_Supplied entries_:
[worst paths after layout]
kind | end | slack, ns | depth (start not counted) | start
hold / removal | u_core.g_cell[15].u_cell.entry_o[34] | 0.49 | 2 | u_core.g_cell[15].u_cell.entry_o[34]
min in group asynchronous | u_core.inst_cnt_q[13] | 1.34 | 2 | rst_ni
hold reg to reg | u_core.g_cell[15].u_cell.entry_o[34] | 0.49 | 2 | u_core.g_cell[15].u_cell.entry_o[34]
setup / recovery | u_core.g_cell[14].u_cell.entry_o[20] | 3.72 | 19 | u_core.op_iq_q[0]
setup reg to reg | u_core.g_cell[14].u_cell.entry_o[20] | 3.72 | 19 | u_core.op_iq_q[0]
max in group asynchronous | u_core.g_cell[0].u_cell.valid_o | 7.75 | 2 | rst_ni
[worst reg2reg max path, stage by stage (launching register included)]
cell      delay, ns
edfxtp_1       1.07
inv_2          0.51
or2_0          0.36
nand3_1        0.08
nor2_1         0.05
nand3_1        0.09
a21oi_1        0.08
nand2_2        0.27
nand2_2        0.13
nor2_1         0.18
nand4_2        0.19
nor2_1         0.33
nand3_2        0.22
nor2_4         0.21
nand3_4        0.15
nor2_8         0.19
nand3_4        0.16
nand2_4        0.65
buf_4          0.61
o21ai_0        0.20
===== config.mk =====
export PLATFORM = sky130hd
export DESIGN_NAME = multichannel_compare_timer
export DESIGN_NICKNAME = d
export VERILOG_FILES = /design/src/hw/rtl/mct_pkg.sv /design/src/hw/rtl/mct_chan.sv /design/src/hw/rtl/multichannel_compare_timer.sv
export SDC_FILE = /design/constraint.sdc
export NUM_CORES = 2
export LEC_CHECK = 0
export BUFFER_PORTS_ARGS = -buffer_cell sky130_fd_sc_hd__buf_2
export CORE_ASPECT_RATIO = 0.6
export CORE_MARGIN = 1
export CORE_UTILIZATION = 50
export CTS_BUF_LIST = sky130_fd_sc_hd__clkbuf_4 sky130_fd_sc_hd__clkbuf_8
export DETAILED_ROUTE_END_ITERATION = 16
export HOLD_SLACK_MARGIN = 0.12
export PLACE_DENSITY = 0.65
export RECOVER_POWER = 25
export SYNTH_ARGS = -nofsm -noshare
export SYNTH_HDL_FRONTEND = slang
export SYNTH_HIERARCHICAL = 1
export SYNTH_SLANG_ARGS = --single-unit

===== constraint.sdc =====
create_clock -name clk -period 5.7 [get_ports clk]
set_input_delay 0.57 -clock clk [delete_from_list [all_inputs] [get_ports clk]]
set_output_delay 0.57 -clock clk [all_outputs]
set_load 0.02 [all_outputs]
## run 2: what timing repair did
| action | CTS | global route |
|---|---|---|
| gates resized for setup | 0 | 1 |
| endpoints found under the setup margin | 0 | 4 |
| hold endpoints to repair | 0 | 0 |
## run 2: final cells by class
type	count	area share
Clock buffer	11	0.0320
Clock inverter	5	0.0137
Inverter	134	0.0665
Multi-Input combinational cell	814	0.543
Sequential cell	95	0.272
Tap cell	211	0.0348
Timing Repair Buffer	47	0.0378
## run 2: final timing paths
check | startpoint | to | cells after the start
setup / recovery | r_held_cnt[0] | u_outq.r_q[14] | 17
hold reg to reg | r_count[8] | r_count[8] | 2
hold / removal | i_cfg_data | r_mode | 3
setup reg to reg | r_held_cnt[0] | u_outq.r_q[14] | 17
File: src/cfq_pkg.sv
// Shared types and constants for the circular FIFO queue unit.
// No dependencies; used by cfq_ptr, the top level and the checker.
package cfq_pkg;

    // Payload widths
    localparam int DATA_W = 32;
    localparam int OP_W   = 2;
    localparam int CAP_W  = 5;

    // Default depth of the word store
    localparam int MAX_CAPACITY_DEF = 16;

    // Capacity register value after reset
    localparam logic [CAP_W-1:0] CAP_RESET = 5'd16;

    // Head and tail words reported for an empty queue
    localparam logic [DATA_W-1:0] EMPTY_WORD = {DATA_W{1'b1}};

    // Operation codes
    localparam logic [OP_W-1:0] OP_QUERY = 2'd0;
    localparam logic [OP_W-1:0] OP_ENQ   = 2'd1;
    localparam logic [OP_W-1:0] OP_DEQ   = 2'd2;

    // Sequencer states, one-hot
    typedef enum logic [2:0] {
        S_IDLE = 3'b001,
        S_READ = 3'b010,
        S_LOAD = 3'b100
    } t_state;

    // Status from the pointer unit to the top level
    typedef struct packed {
        logic wr_en;   // store write for an accepted enqueue
        logic ok;      // success flag of the last transaction
        logic empty;   // no words held
        logic full;    // capacity words held
    } t_q_flags;

endpackage
[config.mk]
export PLATFORM = sky130hd
export DESIGN_NAME = csi_window_pixel_size_parser_core
export DESIGN_NICKNAME = d
export VERILOG_FILES = /design/src/rtl/cwps_pkg.sv /design/src/rtl/csi_window_pixel_size_parser_core.sv /design/src/rtl/cwps_parse.sv
export SDC_FILE = /design/constraint.sdc
export NUM_CORES = 1
export LEC_CHECK = 0
export ABC_AREA = 0
export BUFFER_PORTS_ARGS = -buffer_cell sky130_fd_sc_hd__buf_2
export CAP_MARGIN = 25
export CORE_MARGIN = 5
export CORE_UTILIZATION = 37
export CTS_CLUSTER_DIAMETER = 100
export CTS_CLUSTER_SIZE = 40
export DETAILED_ROUTE_END_ITERATION = 6
export GPL_TIMING_DRIVEN = 0
export PLACE_DENSITY = 0.64
export SLEW_MARGIN = 10
export SYNTH_ARGS = -nofsm -noshare
export SYNTH_HDL_FRONTEND = slang
export SYNTH_SLANG_ARGS = --single-unit
[constraint.sdc]
create_clock -name clk -period 13.1 [get_ports clk]
set_clock_uncertainty 0.1 [all_clocks]
set_input_delay 2.62 -clock clk [delete_from_list [all_inputs] [get_ports clk]]
set_output_delay 2.62 -clock clk [all_outputs]
set_load 0.01 [all_outputs]
[src/rtl/cwps_pkg.sv]
// ----------------------------------------------------------------------------
// cwps_pkg
// Shared types, constants and helpers for the window pixel size report parser.
// ----------------------------------------------------------------------------
package cwps_pkg;

	localparam int unsigned ByteW  = 8;
	localparam int unsigned SizeW  = 16;
	localparam int unsigned PrefixLen = 4;

	localparam logic [ByteW-1:0] CharEsc   = 8'h1B;
	localparam logic [ByteW-1:0] CharBrack = 8'h5B;
	localparam logic [ByteW-1:0] CharFour  = 8'h34;
	localparam logic [ByteW-1:0] CharSemi  = 8'h3B;
	localparam logic [ByteW-1:0] CharT     = 8'h74;
	localparam logic [ByteW-1:0] CharZero  = 8'h30;
	localparam logic [ByteW-1:0] CharNine  = 8'h39;

	localparam logic [SizeW-1:0] SizeMax = {SizeW{1'b1}};

	// one parsed reply
	typedef struct packed {
		logic             found;
		logic [SizeW-1:0] width_px;
		logic [SizeW-1:0] height_px;
	} res_t;

	// expected byte of the ESC [ 4 ; lead-in at a given position
	function automatic logic [ByteW-1:0] prefix_byte(input logic [1:0] idx);
		logic [ByteW-1:0] b;
		case (idx)
			2'd0:    b = CharEsc;
			2'd1:    b = CharBrack;
			2'd2:    b = CharFour;
			default: b = CharSemi;
		endcase
		return b;
	endfunction

	// acc * 10 + digit, saturated
	function automatic logic [SizeW-1:0] add_digit(input logic [SizeW-1:0] acc,
			input logic [3:0] dig);
		logic [SizeW+3:0] v;
		v = {1'b0, acc, 3'b000} + {3'b000, acc, 1'b0} + {{SizeW{1'b0}}, dig};
		return (v > {4'b0000, SizeMax}) ? SizeMax : v[SizeW-1:0];
	endfunction

endpackage

[src/rtl/csi_window_pixel_size_parser_core.sv]
// ----------------------------------------------------------------------------
// csi_window_pixel_size_parser_core
// Parses an ESC [ 4 ; height ; width t window size reply, one byte per request.
// ----------------------------------------------------------------------------
// Usage:
//   s_* carries the reply one byte per request in s_tdata, s_tlast marks its
//   final byte. The block looks for the first ESC [ 4 ; and then reads a
//   decimal height, ';', a decimal width and 't' (each saturates at 65535).
//   m_* gives one result per reply, after its last byte: m_tuser is found,
//   m_tdata holds width and height, both zero when nothing valid was parsed.
//   Path: a byte is registered at the input, parsed by the state machine,
//   and the result of a last byte is registered in the result register
//   for m_*. Throughput: one byte per cycle while no last byte waits on a
//   full output register; the parse step between the two is combinational.
//   Reset clears both valid bits and sets the parser to the searching state.
//   When m_tready is low a pending result holds in the output register; the
//   input register keeps taking bytes that cause no result, and only stalls
//   s_tready when a last byte meets a still-full output register.
// ----------------------------------------------------------------------------
module csi_window_pixel_size_parser_core (
	input  logic        clk,
	input  logic        arst_n,
	input  logic        s_tvalid,
	output logic        s_tready,
	input  logic [7:0]  s_tdata,   // [7:0] reply_byte
	input  logic        s_tlast,   // last_byte
	output logic        m_tvalid,
	input  logic        m_tready,
	output logic [31:0] m_tdata,   // [15:0] width_px, [31:16] height_px
	output logic        m_tuser    // found
);
	import cwps_pkg::*;

	logic             valid_s1;
	logic [ByteW-1:0] byte_s1;
	logic             last_s1;
	logic             adv_s1;
	logic             out_free;
	res_t             res;
	res_t             res_q;
	logic             m_valid_q;

	// stage 1 moves on unless its result finds the output still full
	assign out_free = !m_valid_q || m_tready;
	assign adv_s1   = valid_s1 && (!last_s1 || out_free);
	assign s_tready = !valid_s1 || adv_s1;

	// input register
	always_ff @(posedge clk or negedge arst_n) begin
		if (!arst_n) begin
			valid_s1 <= 1'b0;
		end else if (s_tready) begin
			valid_s1 <= s_tvalid;
		end
	end

	always_ff @(posedge clk) begin
		if (s_tready && s_tvalid) begin
			byte_s1 <= s_tdata;
			last_s1 <= s_tlast;
		end
	end

	cwps_parse u_parse (
		.clk     (clk),
		.arst_n  (arst_n),
		.en      (adv_s1),
		.byte_in (byte_s1),
		.last_in (last_s1),
		.res     (res)
	);

	// result register
	always_ff @(posedge clk or negedge arst_n) begin
		if (!arst_n) begin
			m_valid_q <= 1'b0;
		end else if (adv_s1 && last_s1) begin
			m_valid_q <= 1'b1;
		end else if (m_tready) begin
			m_valid_q <= 1'b0;
		end
	end

	always_ff @(posedge clk) begin
		if (adv_s1 && last_s1) begin
			res_q <= res;
		end
	end

	assign m_tvalid = m_valid_q;
	assign m_tuser  = res_q.found;
	assign m_tdata  = {res_q.height_px, res_q.width_px};

endmodule

[src/rtl/cwps_parse.sv]
// ----------------------------------------------------------------------------
// cwps_parse
// Per-byte parse state machine; gives the result of a reply on its last byte.
// ----------------------------------------------------------------------------
module cwps_parse (
	input  logic                      clk,
	input  logic                      arst_n,
	input  logic                      en,
	input  logic [cwps_pkg::ByteW-1:0] byte_in,
	input  logic                      last_in,
	output cwps_pkg::res_t            res
);
	import cwps_pkg::*;

	typedef enum logic [2:0] {
		PH_P0, PH_P1, PH_P2, PH_P3, PH_HEIGHT, PH_WIDTH, PH_DONE, PH_FAIL
	} phase_t;

	phase_t           phase_q, phase_d;
	logic [SizeW-1:0] height_q, height_d;
	logic [SizeW-1:0] width_q, width_d;
	logic             digit_q, digit_d;
	logic             is_digit;
	logic             is_esc;

	assign is_digit = (byte_in >= CharZero) && (byte_in <= CharNine);
	assign is_esc   = (byte_in == CharEsc);

	// next state for this byte
	always_comb begin
		phase_d  = phase_q;
		height_d = height_q;
		width_d  = width_q;
		digit_d  = digit_q;
		case (phase_q)
			PH_P0, PH_P1, PH_P2, PH_P3: begin
				if (byte_in == prefix_byte(phase_q[1:0])) begin
					case (phase_q)
						PH_P0:   phase_d = PH_P1;
						PH_P1:   phase_d = PH_P2;
						PH_P2:   phase_d = PH_P3;
						default: begin
							phase_d = PH_HEIGHT;
							digit_d = 1'b0;
						end
					endcase
				end else begin
					phase_d = is_esc ? PH_P1 : PH_P0;
				end
			end
			PH_HEIGHT: begin
				if (is_digit) begin
					height_d = add_digit(height_q, byte_in[3:0]);
					digit_d  = 1'b1;
				end else if (byte_in == CharSemi && digit_q) begin
					phase_d = PH_WIDTH;
					digit_d = 1'b0;
				end else begin
					phase_d = PH_FAIL;
				end
			end
			PH_WIDTH: begin
				if (is_digit) begin
					width_d = add_digit(width_q, byte_in[3:0]);
					digit_d = 1'b1;
				end else if (byte_in == CharT && digit_q) begin
					phase_d = PH_DONE;
				end else begin
					phase_d = PH_FAIL;
				end
			end
			default: phase_d = phase_q;
		endcase
	end

	// result as seen after this byte
	always_comb begin
		res.found     = (phase_d == PH_DONE) && (height_d != '0) && (width_d != '0);
		res.width_px  = res.found ? width_d : '0;
		res.height_px = res.found ? height_d : '0;
	end

	// state registers, cleared after the last byte of a reply
	always_ff @(posedge clk or negedge arst_n) begin
		if (!arst_n) begin
			phase_q  <= PH_P0;
			height_q <= '0;
			width_q  <= '0;
			digit_q  <= 1'b0;
		end else if (en) begin
			if (last_in) begin
				phase_q  <= PH_P0;
				height_q <= '0;
				width_q  <= '0;
				digit_q  <= 1'b0;
			end else begin
				phase_q  <= phase_d;
				height_q <= height_d;
				width_q  <= width_d;
				digit_q  <= digit_d;
			end
		end
	end

endmodule
==> flow_metrics.py <==
metrics = {
    "run_status": {
        "outcome": "finished, final reports clean",
    },
    "setup_path": {
        "required_ns": 10.38,
        "setup.worst_path.start_class": "input pin",
        "end_kind": "output port",
        "rr_worst_depth": 12,
        "crit_type": "input pin to output port",
        "crit_path_max_fanout": 3,
        "r2r_slack_ns": 7.72,
        "arrival_ns": 3.21,
    },
    "sta": {
        "fmax_mhz": 169,
        "fin_crit_sh_pct": 45.3,
        "slew-limit-headroom_pct": 45.8,
        "period_minus_slack_ns": 5.93,
        "tns_ns": 0,
        "whs_ns": 0.441,
        "setup_viol": 0,
        "slew_viol_final": 0,
        "tightest_slew_ns": 0.806,
        "rsz0062_at_grt": "no",
        "finalHoldViolations": 0,
    },
    "die": {
        "rows": 47,
        "start_util_pct": 37.8,
        "dieArea_um2": 19700,
        "dieWidth_um": 140,
        "ios": 48,
        "fp.dieH_um": 140,
        "coreArea_um2": 16600,
    },
    "placed_design": {
        "dp_hpwl_um": 12700,
        "gp_congestion": 0.893,
        "dp.cells": 943,
        "io_buffers": 47,
    },
    "yosys": {
        "synthDistinctLibCells": 86,
        "async_reset_ff_share_pct": 47.5,
        "yosys_register_bits": 80,
        "netlist_instances": 675,
        "seq_area_frac_synth_pct": 35.2,
        "synth_flop_cell": "edfxtp_1",
        "netlist_area_um2": 6290,
        "synth_edf_count": 42,
        "synth_fp_nets": 754,
        "postSynthAreaPerCell_um2": 9.31,
        "ys_warn_count": 0,
    },
    "detailed_routing": {
        "wl_per_cell_um": 17.5,
        "wl_um": 16800,
        "firstDrtPassIters": 5,
        "drc": 0,
        "vias": 5500,
        "viasPerCell": 5.73,
        "first_iter_violations": 579,
        "ant_nets": 0,
    },
    "clock_tree": {
        "cts.sink_count": 80,
        "clk_pin_slew_ns": 0.06,
        "clk_latency_ns": 0.35,
        "htree_num_levels": 3,
        "ctsHoldBuffers": 0,
        "cts_root_buffer": "clkbuf_16",
        "cts_tree": "yes",
        "ctsLongestPathBuffers": 2,
        "cts_resized": 0,
        "cts_post_setup_buffers_inserted": 0,
        "cts_buffers": 9,
    },
    "pwr": {
        "p_leak_nw": 3.20,
        "power.total_uw": 543,
        "p_per_area_nw_per_um2": 76.3,
        "irDropWorstVdd_v": 0.0000610,
    },
    "global_routing": {
        "grt_pass1_wl_um": 27500,
        "antenna_found_initial": 0,
        "grt_max_degree": 39,
        "grt_usage_pct": 17.2,
        "grt_pass1_vias": 5115,
        "grt.overflow.total": 0,
    },
    "cells_and_area": {
        "drive_above_1_share_pct": 16.1,
        "antennaDiodeCount": 0,
        "area_delta_synth_final_pct": 13.3,
        "layout.nets": 814,
        "fin_cells": 960,
    },
    "worst_hold_path": {
        "hold_path.class": "register to register",
        "min_path_cells": 2,
    },
    "run": {
        "maxCapViolCount": 0,
    },
}
-- area by class of cell --
class                   instances  area (um2)
fillers                      1626        9520
repair buffers                 49         275
multi-input cells             550        3870
clock inverters                 4        28.8
plain buffers                  31         159
inverters                      14        52.6
well taps                     220         275
clock buffers                  12         246
flip-flops and latches         80        2210
-- sequential cells by signal, indices dropped and copies added (netlist names) --
register	flops
u_parse.height_q	16
m_tuser	1
m_tdata	32
valid_s1	1
u_parse.digit_q	1
u_parse.width_q	16
m_tvalid	1
u_parse.phase_q	3
byte_s1	8
last_s1	1
-- report_power, final --
group          total [mW]  internal [mW]  switching (mW)
clock network       0.238          0.134           0.104
registers           0.275          0.271         0.00376
logic              0.0302        0.00979          0.0205
-- per-stage QoR --
stage | util, % | area, um2 | setup slack (ns)
final | 42.8 | 7120 | 7.17
after global routing | 42.8 | 7120 | 7.07
after CTS | 42.7 | 7100 | 7.16
after detailed placement | 41.0 | 6830 | 7.16
after global placement | 40.8 | 6800 | 7.00
after floorplan | - | 6290 | 7.45
-- worst paths after layout --
kind                                             start                              end
min in group asynchronous                       arst_n             m_tvalid$_DFFE_PN0P_
hold reg to reg            u_parse.digit_q$_DFFE_PN0P_      u_parse.digit_q$_DFFE_PN0P_
hold / removal             u_parse.digit_q$_DFFE_PN0P_      u_parse.digit_q$_DFFE_PN0P_
setup / recovery                              m_tready                         s_tready
setup reg to reg                  byte_s1[3]$_DFFE_PP_        m_tdata[16]$_SDFFCE_PN0P_
max in group asynchronous                       arst_n  u_parse.width_q[13]$_DFFE_PN0P_
-- per-layer routing --
metal	up-vias	global-route usage (%)	wire length (um)
li1	2674	-	-
met1	2601	25.8	8120
met2	209	25.3	7220
met5	-	0	0
met4	0	3.06	136
met3	16	4.40	1290
-- cell families (layout without fill, tap and decap cells) --
group	count (synthesis)	after routing	synth area share, %
compound gates	213	213	24.3
mux	4	4	0.677
fa+ha+maj	67	67	13.8
simple gates	243	243	19.5
buf+inv	45	110	3.36
xor+xnor	23	23	3.20
flops	80	80	35.2
-- placed cells by master (no fill, tap or decap), types with 5 or more instances in the layout --
| cell | instances |
|---|---|
| a211oi_1 | 13 |
| a21o_1 | 13 |
| a21oi_1 | 47 |
| a21oi_2 | 6 |
| a22o_1 | 11 |
| a31oi_1 | 10 |
| and2_1 | 5 |
| buf_2 | 54 |
| clkbuf_1 | 21 |
| clkbuf_16 | 9 |
| dfrtp_1 | 38 |
| edfxtp_1 | 42 |
| ha_1 | 62 |
| inv_1 | 13 |
| nand2_1 | 73 |
| nand3_1 | 10 |
| nand4_1 | 7 |
| nor2_1 | 67 |
| nor2b_1 | 13 |
| nor3_1 | 18 |
| nor4_1 | 7 |
| o2111ai_1 | 7 |
| o21a_1 | 9 |
| o21ai_0 | 37 |
| o22ai_1 | 9 |
| o32ai_1 | 6 |
| xnor2_1 | 14 |
| xor2_1 | 9 |
-- synth_stat cells (3+ instances only) --
| master | number | share of area, % |
|---|---|---|
| edfxtp_1 | 42 | 20 |
| o2111ai_1 | 7 | 0.98 |
| nor2_1 | 68 | 4.1 |
| a21oi_1 | 47 | 3.7 |
| nand3_1 | 10 | 0.80 |
| buf_2 | 7 | 0.56 |
| nand2b_1 | 3 | 0.30 |
| a31oi_1 | 10 | 1.0 |
| or2_2 | 4 | 0.40 |
| buf_6 | 4 | 0.72 |
| a211oi_2 | 3 | 0.60 |
| inv_1 | 13 | 0.78 |
| nor2b_1 | 13 | 1.3 |
| xnor2_1 | 14 | 2.0 |
| a211oi_1 | 13 | 1.6 |
| nand4_1 | 7 | 0.70 |
| clkbuf_1 | 19 | 1.1 |
| a21o_1 | 13 | 1.6 |
| or3_1 | 3 | 0.30 |
| a21o_2 | 4 | 0.56 |
| o22ai_1 | 9 | 0.90 |
| nor3_1 | 18 | 1.4 |
| and3_1 | 3 | 0.30 |
| nor4_1 | 7 | 0.70 |
| a21oi_2 | 6 | 0.84 |
| o21a_1 | 9 | 1.1 |
| xor2_1 | 9 | 1.3 |
| o21ai_0 | 37 | 2.9 |
| dfrtp_1 | 38 | 15 |
| fa_1 | 4 | 1.3 |
| o211ai_1 | 4 | 0.48 |
| a22o_1 | 11 | 1.5 |
| a211o_1 | 3 | 0.42 |
| nand2_1 | 73 | 4.4 |
| nor3b_1 | 4 | 0.48 |
| and2_1 | 5 | 0.50 |
| o32ai_1 | 6 | 0.84 |
| ha_1 | 62 | 12 |
| o211a_1 | 3 | 0.48 |
-- critical path, cell delays in order --
cell and delay, ns:
buf_2 0.10, nor2b_1 0.18, nand3_1 0.15, buf_2 0.17
No activity file was read; power rests on OpenSTA's default activity.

_Directions for this task_: Every line from the first entry to the line containing "export SYNTH_HIERARCHICAL = 1" should be transcribed exactly, and nothing beyond it.

_Task answer_:
[worst paths after layout]
kind | end | slack, ns | depth (start not counted) | start
hold / removal | u_core.g_cell[15].u_cell.entry_o[34] | 0.49 | 2 | u_core.g_cell[15].u_cell.entry_o[34]
min in group asynchronous | u_core.inst_cnt_q[13] | 1.34 | 2 | rst_ni
hold reg to reg | u_core.g_cell[15].u_cell.entry_o[34] | 0.49 | 2 | u_core.g_cell[15].u_cell.entry_o[34]
setup / recovery | u_core.g_cell[14].u_cell.entry_o[20] | 3.72 | 19 | u_core.op_iq_q[0]
setup reg to reg | u_core.g_cell[14].u_cell.entry_o[20] | 3.72 | 19 | u_core.op_iq_q[0]
max in group asynchronous | u_core.g_cell[0].u_cell.valid_o | 7.75 | 2 | rst_ni
[worst reg2reg max path, stage by stage (launching register included)]
cell      delay, ns
edfxtp_1       1.07
inv_2          0.51
or2_0          0.36
nand3_1        0.08
nor2_1         0.05
nand3_1        0.09
a21oi_1        0.08
nand2_2        0.27
nand2_2        0.13
nor2_1         0.18
nand4_2        0.19
nor2_1         0.33
nand3_2        0.22
nor2_4         0.21
nand3_4        0.15
nor2_8         0.19
nand3_4        0.16
nand2_4        0.65
buf_4          0.61
o21ai_0        0.20
===== config.mk =====
export PLATFORM = sky130hd
export DESIGN_NAME = multichannel_compare_timer
export DESIGN_NICKNAME = d
export VERILOG_FILES = /design/src/hw/rtl/mct_pkg.sv /design/src/hw/rtl/mct_chan.sv /design/src/hw/rtl/multichannel_compare_timer.sv
export SDC_FILE = /design/constraint.sdc
export NUM_CORES = 2
export LEC_CHECK = 0
export BUFFER_PORTS_ARGS = -buffer_cell sky130_fd_sc_hd__buf_2
export CORE_ASPECT_RATIO = 0.6
export CORE_MARGIN = 1
export CORE_UTILIZATION = 50
export CTS_BUF_LIST = sky130_fd_sc_hd__clkbuf_4 sky130_fd_sc_hd__clkbuf_8
export DETAILED_ROUTE_END_ITERATION = 16
export HOLD_SLACK_MARGIN = 0.12
export PLACE_DENSITY = 0.65
export RECOVER_POWER = 25
export SYNTH_ARGS = -nofsm -noshare
export SYNTH_HDL_FRONTEND = slang
export SYNTH_HIERARCHICAL = 1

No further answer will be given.